Looking at VMware’s history as a company, it’s hard to ignore how heavily VMware relied on Linux. A predecessor to the ESXi hypervisor, the ESX hypervisor included a Linux kernel, the primary component of an OS that manages a computer’s hardware. Fast forward to today and ESXi now supports various Linux operating systems such as Ubuntu, Debian, and FreeBSD. 


Benefits of VMware

In determining whether VMware is the right provider of virtualization software and solutions for your needs, let’s first examine some of the associated benefits. 

  • Reduced Operating Costs and Capital: By virtue of leveraging virtualization, better utilization will typically lead to lower operating costs. VMware is a leader in virtualization in terms of product innovation and customer satisfaction, which means that most organizations can make the most of their products.

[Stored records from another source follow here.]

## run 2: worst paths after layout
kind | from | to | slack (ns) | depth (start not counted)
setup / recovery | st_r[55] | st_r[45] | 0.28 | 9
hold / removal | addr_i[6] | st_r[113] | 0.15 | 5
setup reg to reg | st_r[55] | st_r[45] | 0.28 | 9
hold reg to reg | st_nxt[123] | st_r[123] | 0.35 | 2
[src/inc/crs_pkg.sv]
// Package for the core register set: offsets, flag positions, op codes
package crs_pkg;

  // Register offsets (byte addresses)
  localparam logic [7:0] OFF_RESULT  = 8'h00;
  localparam logic [7:0] OFF_OFS1    = 8'h04;
  localparam logic [7:0] OFF_OFS2    = 8'h08;
  localparam logic [7:0] OFF_FRAME   = 8'h0c;
  localparam logic [7:0] OFF_FETCH   = 8'h10;
  localparam logic [7:0] OFF_COND    = 8'h14;
  localparam logic [7:0] OFF_CTRL    = 8'h18;
  localparam logic [7:0] OFF_OP      = 8'h1c;
  localparam logic [7:0] OFF_STATUS  = 8'h20;

  // Flag positions
  localparam int FLG_C = 0;
  localparam int FLG_Z = 1;
  localparam int FLG_I = 2;
  localparam int FLG_D = 3;
  localparam int FLG_B = 4;
  localparam int FLG_T = 5;
  localparam int FLG_V = 6;
  localparam int FLG_N = 7;

  // Control register field
  localparam int CTRL_PAGE = 0;

  // Reset values, stack page bytes and bus error word
  localparam logic [7:0]  RST_BYTE  = 8'h00;
  localparam logic [7:0]  RST_FRAME = 8'hff;
  localparam logic [15:0] RST_FETCH = 16'h0000;
  localparam logic [7:0]  RST_COND  = 8'h04;
  localparam logic [7:0]  PAGE_ZERO = 8'h00;
  localparam logic [7:0]  PAGE_ONE  = 8'h01;
  localparam logic [31:0] BUS_ERR   = 32'hdeadbeef;

  // Operation codes written to the op register
  typedef enum logic [4:0] {
    OP_NONE       = 5'h00,
    OP_SET_CARRY  = 5'h01,
    OP_CLR_CARRY  = 5'h02,
    OP_MASK_IRQ   = 5'h03,
    OP_UNMASK_IRQ = 5'h04,
    OP_DEC_ON     = 5'h05,
    OP_DEC_OFF    = 5'h06,
    OP_SETT       = 5'h07,
    OP_DIRECT_OFF = 5'h08,
    OP_OVF_RESET  = 5'h09,
    OP_PUSH_WORK  = 5'h0a,
    OP_POP_WORK   = 5'h0b,
    OP_PUSH_P     = 5'h0c,
    OP_POP_P      = 5'h0d,
    OP_SOFT_BREAK = 5'h0e,
    OP_ADD     = 5'h0f,
    OP_SUB     = 5'h10,
    OP_BIT     = 5'h11,
    OP_LOAD    = 5'h12,
    OP_SHL     = 5'h13,
    OP_ROR     = 5'h14,
    OP_FAST_SPEED = 5'h15,
    OP_LOW_SPEED  = 5'h16
  } crs_op_t;

  // Stack memory request toward the core's data memory
  typedef struct packed {
    logic        push;
    logic        pop;
    logic [15:0] addr;
    logic [7:0]  data;
  } crs_stack_t;

endpackage

[src/logic/crs_core_regs.sv]
// Core register set with condition word, stack addressing and ops
//
// How it works
// RULE_01 - Eight-bit working register carries data operations
// RULE_02 - First offset register forms indexed addresses
// RULE_03 - Second offset register forms indexed addresses
// RULE_04 - Frame pointer gives stack address low byte
// RULE_05 - Page bit selects stack high byte
// RULE_06 - Sixteen-bit fetch pointer from two halves
// RULE_07 - Condition word: five status, three control flags
// RULE_08 - Branch tests on carry, zero, overflow, negative
// RULE_09 - Decimal mode leaves zero, overflow, negative invalid
// RULE_10 - Bit 0 takes carry, shifts, rotates
// RULE_11 - Bit 1 set on zero result
// RULE_12 - Bit 2 masks all but break
// RULE_13 - Bit 3 selects binary or decimal arithmetic
// RULE_14 - Bit 4 reads zero, pushed one on break
// RULE_15 - Bit 5 enables memory to memory operation
// RULE_16 - Bit 6 set on signed overflow
// RULE_17 - Bit 7 set on negative result
// RULE_18 - Bit test copies memory bits 6, 7
// RULE_19 - Set and clear ops per listed flags
// RULE_20 - Push and pop working register, condition word
// RULE_21 - Speed ops refused, others supported
// RULE_22 - Push post-decrements, pop pre-increments frame pointer
`timescale 1ns/1ps

module crs_core_regs (
  // Clock and reset
  input  wire logic                i_clk,
  input  wire logic                i_reset,
  // Wishbone slave
  input  wire logic                i_wb_cyc,
  input  wire logic                i_wb_stb,
  input  wire logic                i_wb_we,
  input  wire logic [7:0]          i_wb_adr,
  input  wire logic [3:0]          i_wb_sel,
  input  wire logic [31:0]         i_wb_dat,
  output logic      [31:0]         o_wb_dat,
  output logic                     o_wb_ack,
  output logic                     o_wb_err,
  // Memory operand and stack return data
  input  wire logic [7:0]          i_mem_data,
  input  wire logic [7:0]          i_pop_data,
  // Stack request and core status
  output crs_pkg::crs_stack_t      o_stack,
  output logic      [15:0]         o_stack_addr,
  output logic                     o_irq_masked,
  output logic                     o_decimal,
  output logic                     o_direct_mem,
  output logic      [3:0]          o_branch_cond,
  output logic                     o_op_refused
);

  // Architectural state
  logic [7:0]  result_r;
  logic [7:0]  ofs1_r;
  logic [7:0]  ofs2_r;
  logic [7:0]  frame_r;
  logic [7:0]  fetch_hi_r;
  logic [7:0]  fetch_lo_r;
  logic [7:0]  cond_r;
  logic        page_r;
  logic        refused_r;
  logic        ack_r;
  logic        err_r;
  logic [31:0] rdat_r;
  logic        pop_pend_r;
  logic        pop_cond_r;
  crs_pkg::crs_stack_t stack_r;

  // Bus decode
  wire         req     = i_wb_cyc & i_wb_stb & ~ack_r & ~err_r;
  wire         wr      = req & i_wb_we;
  wire         hit_res = i_wb_adr == crs_pkg::OFF_RESULT;
  wire         hit_o1  = i_wb_adr == crs_pkg::OFF_OFS1;
  wire         hit_o2  = i_wb_adr == crs_pkg::OFF_OFS2;
  wire         hit_fr  = i_wb_adr == crs_pkg::OFF_FRAME;
  wire         hit_fp  = i_wb_adr == crs_pkg::OFF_FETCH;
  wire         hit_cw  = i_wb_adr == crs_pkg::OFF_COND;
  wire         hit_ct  = i_wb_adr == crs_pkg::OFF_CTRL;
  wire         hit_op  = i_wb_adr == crs_pkg::OFF_OP;
  wire         hit_st  = i_wb_adr == crs_pkg::OFF_STATUS;
  wire         mapped  = hit_res | hit_o1 | hit_o2 | hit_fr | hit_fp |
                         hit_cw | hit_ct | hit_op | hit_st;
  wire         b0      = i_wb_sel[0];
  wire         b1      = i_wb_sel[1];

  // Operation issued by a write to the op register
  wire                 op_go = wr & hit_op & b0;
  crs_pkg::crs_op_t    op;
  assign op = op_go ? crs_pkg::crs_op_t'(i_wb_dat[4:0]) : crs_pkg::OP_NONE;

  // Stack address: page byte above frame pointer
  wire [7:0]  page_hi = page_r ? crs_pkg::PAGE_ONE
                               : crs_pkg::PAGE_ZERO; // RULE_05
  wire [15:0] stk_now = {page_hi, frame_r};          // RULE_04
  wire [7:0]  frame_inc = frame_r + 8'h01;
  wire [15:0] stk_pop = {page_hi, frame_inc};        // RULE_22

  // Arithmetic: operand from memory, binary or decimal adjust
  wire [8:0] bin_add = {1'b0, result_r} + {1'b0, i_mem_data}
                       + {8'h00, cond_r[crs_pkg::FLG_C]};
  wire [8:0] bin_sub = {1'b0, result_r} - {1'b0, i_mem_data}
                       - {8'h00, ~cond_r[crs_pkg::FLG_C]};
  wire [4:0] lo_add  = {1'b0, result_r[3:0]} + {1'b0, i_mem_data[3:0]}
                       + {4'h0, cond_r[crs_pkg::FLG_C]};
  wire       lo_cy   = lo_add > 5'd9;
  wire [4:0] lo_fix  = lo_cy ? lo_add + 5'd6 : lo_add;
  wire [4:0] hi_add  = {1'b0, result_r[7:4]} + {1'b0, i_mem_data[7:4]}
                       + {4'h0, lo_cy};
  wire       hi_cy   = hi_add > 5'd9;
  wire [4:0] hi_fix  = hi_cy ? hi_add + 5'd6 : hi_add;
  wire [8:0] dec_add = {hi_cy, hi_fix[3:0], lo_fix[3:0]};
  wire [4:0] lo_sub  = {1'b0, result_r[3:0]} - {1'b0, i_mem_data[3:0]}
                       - {4'h0, ~cond_r[crs_pkg::FLG_C]};
  wire       lo_bw   = lo_sub[4];
  wire [4:0] lo_sfx  = lo_bw ? lo_sub - 5'd6 : lo_sub;
  wire [4:0] hi_sub  = {1'b0, result_r[7:4]} - {1'b0, i_mem_data[7:4]}
                       - {4'h0, lo_bw};
  wire       hi_bw   = hi_sub[4];
  wire [4:0] hi_sfx  = hi_bw ? hi_sub - 5'd6 : hi_sub;
  wire [8:0] dec_sub = {~hi_bw, hi_sfx[3:0], lo_sfx[3:0]};
  wire       dec     = cond_r[crs_pkg::FLG_D];
  wire [8:0] sum_add = dec ? dec_add : bin_add;      // RULE_13
  // Carry after a subtract means no borrow, the same sense as carry in
  wire [8:0] bin_sbc = {~bin_sub[8], bin_sub[7:0]};  // RULE_10
  wire [8:0] sum_sub = dec ? dec_sub : bin_sbc;      // RULE_13
  // Signed overflow from operand and result signs
  wire       ovf_add = (result_r[7] == i_mem_data[7]) &
                       (bin_add[7] != result_r[7]);  // RULE_16
  wire       ovf_sub = (result_r[7] != i_mem_data[7]) &
                       (bin_sub[7] != result_r[7]);  // RULE_16

  // Next value of the working register and condition word
  logic [7:0] result_nxt;
  logic [7:0] cond_nxt;
  logic       chg_zn;
  always_comb begin
    result_nxt = result_r;
    cond_nxt   = cond_r;
    chg_zn     = 1'b0;
    unique case (op)
      crs_pkg::OP_SET_CARRY:  cond_nxt[crs_pkg::FLG_C] = 1'b1; // RULE_19
      crs_pkg::OP_CLR_CARRY:  cond_nxt[crs_pkg::FLG_C] = 1'b0; // RULE_19
      crs_pkg::OP_MASK_IRQ:   cond_nxt[crs_pkg::FLG_I] = 1'b1; // RULE_19
      crs_pkg::OP_UNMASK_IRQ: cond_nxt[crs_pkg::FLG_I] = 1'b0; // RULE_19
      crs_pkg::OP_DEC_ON:     cond_nxt[crs_pkg::FLG_D] = 1'b1; // RULE_19
      crs_pkg::OP_DEC_OFF:    cond_nxt[crs_pkg::FLG_D] = 1'b0; // RULE_19
      crs_pkg::OP_SETT:       cond_nxt[crs_pkg::FLG_T] = 1'b1; // RULE_19
      crs_pkg::OP_DIRECT_OFF: cond_nxt[crs_pkg::FLG_T] = 1'b0; // RULE_19
      crs_pkg::OP_OVF_RESET:  cond_nxt[crs_pkg::FLG_V] = 1'b0; // RULE_19
      crs_pkg::OP_SOFT_BREAK: cond_nxt[crs_pkg::FLG_I] = 1'b1;
      crs_pkg::OP_ADD: begin
        result_nxt = sum_add[7:0];
        cond_nxt[crs_pkg::FLG_C] = sum_add[8];           // RULE_10
        cond_nxt[crs_pkg::FLG_V] = ovf_add;              // RULE_16
        chg_zn = 1'b1;
      end
      crs_pkg::OP_SUB: begin
        result_nxt = sum_sub[7:0];
        cond_nxt[crs_pkg::FLG_C] = sum_sub[8];           // RULE_10
        cond_nxt[crs_pkg::FLG_V] = ovf_sub;              // RULE_16
        chg_zn = 1'b1;
      end
      crs_pkg::OP_BIT: begin
        cond_nxt[crs_pkg::FLG_V] = i_mem_data[6];        // RULE_18
        cond_nxt[crs_pkg::FLG_N] = i_mem_data[7];        // RULE_18
        cond_nxt[crs_pkg::FLG_Z] = (result_r & i_mem_data) == 8'h00;
      end
      crs_pkg::OP_LOAD: begin
        result_nxt = i_mem_data;                         // RULE_01
        chg_zn = 1'b1;
      end
      crs_pkg::OP_SHL: begin
        result_nxt = {result_r[6:0], 1'b0};
        cond_nxt[crs_pkg::FLG_C] = result_r[7];          // RULE_10
        chg_zn = 1'b1;
      end
      crs_pkg::OP_ROR: begin
        result_nxt = {cond_r[crs_pkg::FLG_C], result_r[7:1]};
        cond_nxt[crs_pkg::FLG_C] = result_r[0];          // RULE_10
        chg_zn = 1'b1;
      end
      default: ;
    endcase
    // Zero and negative follow each result; decimal leaves them undefined
    if (chg_zn) begin
      cond_nxt[crs_pkg::FLG_Z] = result_nxt == 8'h00;    // RULE_11 RULE_09
      cond_nxt[crs_pkg::FLG_N] = result_nxt[7];          // RULE_17 RULE_09
    end
    cond_nxt[crs_pkg::FLG_B] = 1'b0;                     // RULE_14
  end

  // Stack traffic: push writes at frame, pop reads at frame plus one
  wire is_push = (op == crs_pkg::OP_PUSH_WORK) |
                 (op == crs_pkg::OP_PUSH_P) |
                 (op == crs_pkg::OP_SOFT_BREAK);         // RULE_20
  wire is_pop  = (op == crs_pkg::OP_POP_WORK) |
                 (op == crs_pkg::OP_POP_P);              // RULE_20
  wire [7:0] push_byte =
    (op == crs_pkg::OP_PUSH_WORK)  ? result_r :
    (op == crs_pkg::OP_SOFT_BREAK) ? (cond_r | 8'h10) :  // RULE_14
                                     cond_r;
  wire is_refused = (op == crs_pkg::OP_FAST_SPEED) |
                    (op == crs_pkg::OP_LOW_SPEED);       // RULE_21

  // Read data selection
  wire [31:0] rd_mux =
    hit_res ? {24'h0, result_r} :
    hit_o1  ? {24'h0, ofs1_r} :
    hit_o2  ? {24'h0, ofs2_r} :
    hit_fr  ? {24'h0, frame_r} :
    hit_fp  ? {16'h0, fetch_hi_r, fetch_lo_r} :         // RULE_06
    hit_cw  ? {24'h0, cond_r} :
    hit_ct  ? {31'h0, page_r} :
    hit_st  ? {30'h0, pop_pend_r, refused_r} :
              32'h0;

  // Bus answer: one cycle after the request, err for unmapped
  always_ff @(posedge i_clk) begin
    if (i_reset) begin
      ack_r  <= 1'b0;
      err_r  <= 1'b0;
      rdat_r <= 32'h0;
    end else begin
      ack_r  <= req & mapped;
      err_r  <= req & ~mapped;
      rdat_r <= (req & mapped) ? rd_mux : 32'h0;
    end
  end

  // Write strobes, one per register and byte lane
  wire we_res  = wr & hit_res & b0;
  wire we_o1   = wr & hit_o1 & b0;
  wire we_o2   = wr & hit_o2 & b0;
  wire we_fr   = wr & hit_fr & b0;
  wire we_fplo = wr & hit_fp & b0;
  wire we_fphi = wr & hit_fp & b1;
  wire we_cw   = wr & hit_cw & b0;
  wire we_ct   = wr & hit_ct & b0;
  wire clr_ref = wr & hit_st & b0 & i_wb_dat[0];
  // Popped bytes land one cycle after the pop request
  wire pop_w   = pop_pend_r & ~pop_cond_r;
  wire pop_c   = pop_pend_r & pop_cond_r;

  // Working register: popped byte, then bus write, then op result
  always_ff @(posedge i_clk) begin
    if (i_reset) begin
      result_r <= crs_pkg::RST_BYTE;
    end else if (pop_w) begin
      result_r <= i_pop_data;                            // RULE_20
    end else if (we_res) begin
      result_r <= i_wb_dat[7:0];                         // RULE_01
    end else begin
      result_r <= result_nxt;
    end
  end

  // Offset registers change only by a bus write
  always_ff @(posedge i_clk) begin
    if (i_reset) begin
      ofs1_r <= crs_pkg::RST_BYTE;
      ofs2_r <= crs_pkg::RST_BYTE;
    end else begin
      if (we_o1) ofs1_r <= i_wb_dat[7:0];                // RULE_02
      if (we_o2) ofs2_r <= i_wb_dat[7:0];                // RULE_03
    end
  end

  // Condition word; the break bit never lives in the register itself
  always_ff @(posedge i_clk) begin
    if (i_reset) begin
      cond_r <= crs_pkg::RST_COND;
    end else if (pop_c) begin
      cond_r <= i_pop_data & ~8'h10;                     // RULE_14 RULE_20
    end else if (we_cw) begin
      cond_r <= i_wb_dat[7:0] & ~8'h10;                  // RULE_07
    end else begin
      cond_r <= cond_nxt;
    end
  end

  // Stack page select
  always_ff @(posedge i_clk) begin
    if (i_reset) begin
      page_r <= 1'b0;
    end else if (we_ct) begin
      page_r <= i_wb_dat[crs_pkg::CTRL_PAGE];            // RULE_05
    end
  end

  // Frame pointer and stack request; stack ops win over a bus write
  always_ff @(posedge i_clk) begin
    if (i_reset) begin
      frame_r    <= crs_pkg::RST_FRAME;
      stack_r    <= '0;
      pop_pend_r <= 1'b0;
      pop_cond_r <= 1'b0;
    end else begin
      stack_r    <= '0;
      pop_pend_r <= is_pop;
      pop_cond_r <= op == crs_pkg::OP_POP_P;
      if (is_push) begin
        stack_r    <= '{push: 1'b1, pop: 1'b0, addr: stk_now,
                        data: push_byte};
        frame_r    <= frame_r - 8'h01;                   // RULE_22
      end else if (is_pop) begin
        stack_r    <= '{push: 1'b0, pop: 1'b1, addr: stk_pop,
                        data: 8'h00};
        frame_r    <= frame_inc;                         // RULE_22
      end else if (we_fr) begin
        frame_r    <= i_wb_dat[7:0];
      end
    end
  end

  // Fetch pointer halves, one byte lane each
  always_ff @(posedge i_clk) begin
    if (i_reset) begin
      fetch_hi_r <= crs_pkg::RST_FETCH[15:8];
      fetch_lo_r <= crs_pkg::RST_FETCH[7:0];
    end else begin
      if (we_fplo) fetch_lo_r <= i_wb_dat[7:0];          // RULE_06
      if (we_fphi) fetch_hi_r <= i_wb_dat[15:8];         // RULE_06
    end
  end

  // Sticky refusal flag; write one to clear, a new refusal wins
  always_ff @(posedge i_clk) begin
    if (i_reset) begin
      refused_r <= 1'b0;
    end else if (is_refused) begin
      refused_r <= 1'b1;                                 // RULE_21
    end else if (clr_ref) begin
      refused_r <= 1'b0;
    end
  end

  // Outputs
  assign o_wb_dat      = rdat_r;
  assign o_wb_ack      = ack_r;
  assign o_wb_err      = err_r;
  assign o_stack       = stack_r;
  assign o_stack_addr  = stk_now;
  assign o_irq_masked  = cond_r[crs_pkg::FLG_I];         // RULE_12
  assign o_decimal     = cond_r[crs_pkg::FLG_D];         // RULE_13
  assign o_direct_mem  = cond_r[crs_pkg::FLG_T];         // RULE_15
  assign o_branch_cond = {cond_r[crs_pkg::FLG_N], cond_r[crs_pkg::FLG_V],
                          cond_r[crs_pkg::FLG_Z],
                          cond_r[crs_pkg::FLG_C]};       // RULE_08
  assign o_op_refused  = refused_r;

endmodule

  • Large Network of Third-Party Providers: There are a lot of choices when it comes to VMware. From sourcing software and solutions from the company directly to working within their approved partner network, IT professionals aim to gain a lot from turning to VMware.

  • Simplified Data Center Management: This is another benefit associated with virtualization overall, but it’s hard to deny just how many experts look to VMware as a leader in the space. They’ve coined the term, Software-Defined Data Center, and it’s apparent in the strategy and framework behind their full suite of offerings.


Drawbacks of VMware

Before jumping in feet first with VMware, let’s now look at some potential drawbacks.

  • Fewer Compatibility Options: It’s obvious the VMware solutions play well with one another, but this means there are few choices overall. If you are particularly fond of an open-source tool or software, you’ll likely have to stick with one that is specifically compatible with VMware and not others like Hyper-V.

  • Steep Learning Curve: VMware has a very deep product lineup, and its software is some of the best in the industry for a reason. Typically, you’ll need to staff experts in VMware to make the most of their offerings or you’ll need to rely heavily on customer support. 

  • Costly Licensing Fees: Saying that VMware is expensive is a bit obvious, but this consideration is something to remember. And yes, it is possible to have the potential cost savings from greater utilization to offset these licensing costs, but that might not be the case for every organization. But in reality, it’s one of those situations where you get what you pay for, and a happy customer base says quite a bit about VMware’s value.